An EU antitrust investigation looks like it will end with a concession from Apple and four major publishers that will allow Amazon to undercut them on e-book prices. Two sources told Reuters that the European Union regulators will probably accept the offer on the table which will allow retailers to set prices or discounts for the next two years and suspend “most-favored nation” contracts for a period of five years.
Assuming the deal goes through, then the EU will discontinue its antitrust investigation into deals between Apple and publishers that allowed Apple to sell e-books through iTunes at discounted prices which were exclusive. So Apple had basically set up a deal that would prevent anyone from undercutting it. The publishers in the pact were Simon & Schuster, HarperCollins, Hachette Livre, and Macmillan.
The European Commission started investigating in December last year and the sources think that the current offer will be accepted without any additional concessions. It’s not a huge surprise that Apple and the publishers involved have made an offer to try and avoid further court battles, apparently if found guilty of breaching EU rules companies can be fined up to 10 percent of their global sales. That would be a hefty chunk of change in Apple’s case, something like $15.6 billion for 2012.

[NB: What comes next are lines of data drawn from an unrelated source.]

<file path="src/rtl/util_wdg_frontend.sv">
// Heartbeat front-end for the watchdog: synchronises and glitch-filters hb_in,
// turns qualifying edges into monitor_out kicks and generates the cnt_pulse strobe.
module util_wdg_frontend #(
    parameter int SYNC_STAGES = 2,
    parameter int FILT_W      = 8
) (
    input  logic              clk,
    input  logic              rstn,
    input  logic              en,
    input  logic              hb_in,
    input  logic [1:0]        edge_sel,
    input  logic [FILT_W-1:0] filt_len,
    input  logic [31:0]       prescale,
    input  logic              cnt_clr,
    output logic              monitor_out,
    output logic              cnt_pulse,
    output logic              hb_level,
    output logic [31:0]       edge_cnt
);

    logic [SYNC_STAGES-1:0] sync_q, sync_d;
    logic                   sync;
    logic                   hb_level_q, hb_level_d;
    // Filtered level delayed by one enabled cycle, used for edge detection.
    logic                   hb_prev_q, hb_prev_d;
    logic [FILT_W-1:0]      fcnt_q, fcnt_d;
    logic [31:0]            pcnt_q, pcnt_d;
    logic                   monitor_q, monitor_d;
    logic                   pulse_q, pulse_d;
    logic [31:0]            edge_cnt_q, edge_cnt_d;

    function automatic logic kick_sel(input logic [1:0] sel, input logic lvl, input logic prev);
        logic k;
        case (sel)
            2'b00:   k = lvl & ~prev;
            2'b01:   k = ~lvl & prev;
            2'b10:   k = lvl ^ prev;
            default: k = lvl;
        endcase
        return k;
    endfunction

    assign sync = sync_q[SYNC_STAGES-1];

    always_comb begin
        sync_d     = {sync_q[SYNC_STAGES-2:0], hb_in};
        hb_level_d = hb_level_q;
        hb_prev_d  = hb_prev_q;
        fcnt_d     = fcnt_q;
        pcnt_d     = pcnt_q;
        monitor_d  = monitor_q;
        pulse_d    = pulse_q;
        edge_cnt_d = edge_cnt_q;

        if (!en) begin
            // Loading both levels from sync keeps re-enable free of spurious edges.
            hb_level_d = sync;
            hb_prev_d  = sync;
            fcnt_d     = '0;
            pcnt_d     = '0;
            monitor_d  = 1'b0;
            pulse_d    = 1'b0;
        end else begin
            hb_prev_d = hb_level_q;
            monitor_d = kick_sel(edge_sel, hb_level_q, hb_prev_q);

            if (sync == hb_level_q) begin
                fcnt_d = '0;
            end else if (fcnt_q == filt_len) begin
                hb_level_d = sync;
                fcnt_d     = '0;
            end else begin
                fcnt_d = fcnt_q + 1'b1;
            end

            if (pcnt_q >= prescale) begin
                pulse_d = 1'b1;
                pcnt_d  = '0;
            end else begin
                pulse_d = 1'b0;
                pcnt_d  = pcnt_q + 32'd1;
            end
        end

        if (cnt_clr) begin
            edge_cnt_d = '0;
        end else if (en && monitor_q && (edge_sel != 2'b11) && (edge_cnt_q != 32'hFFFF_FFFF)) begin
            edge_cnt_d = edge_cnt_q + 32'd1;
        end
    end

    always_ff @(posedge clk or negedge rstn) begin
        if (!rstn) begin
            sync_q     <= '0;
            hb_level_q <= 1'b0;
            hb_prev_q  <= 1'b0;
            fcnt_q     <= '0;
            pcnt_q     <= '0;
            monitor_q  <= 1'b0;
            pulse_q    <= 1'b0;
            edge_cnt_q <= '0;
        end else begin
            sync_q     <= sync_d;
            hb_level_q <= hb_level_d;
            hb_prev_q  <= hb_prev_d;
            fcnt_q     <= fcnt_d;
            pcnt_q     <= pcnt_d;
            monitor_q  <= monitor_d;
            pulse_q    <= pulse_d;
            edge_cnt_q <= edge_cnt_d;
        end
    end

    assign monitor_out = monitor_q;
    assign cnt_pulse   = pulse_q;
    assign hb_level    = hb_level_q;
    assign edge_cnt    = edge_cnt_q;

endmodule

</file>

The U.S. Department of Justice has also been investigating e-book prices and while a few publishers have settled, Apple has not. Part of the settlement there dictated that e-books must not be sold at a loss, but it’s not clear if the EU deal will have the same stipulation.
Neither Amazon nor Apple has commented on this yet. No doubt both companies are waiting for an official decision to be made public, but you can bet Amazon is happy and Apple is not.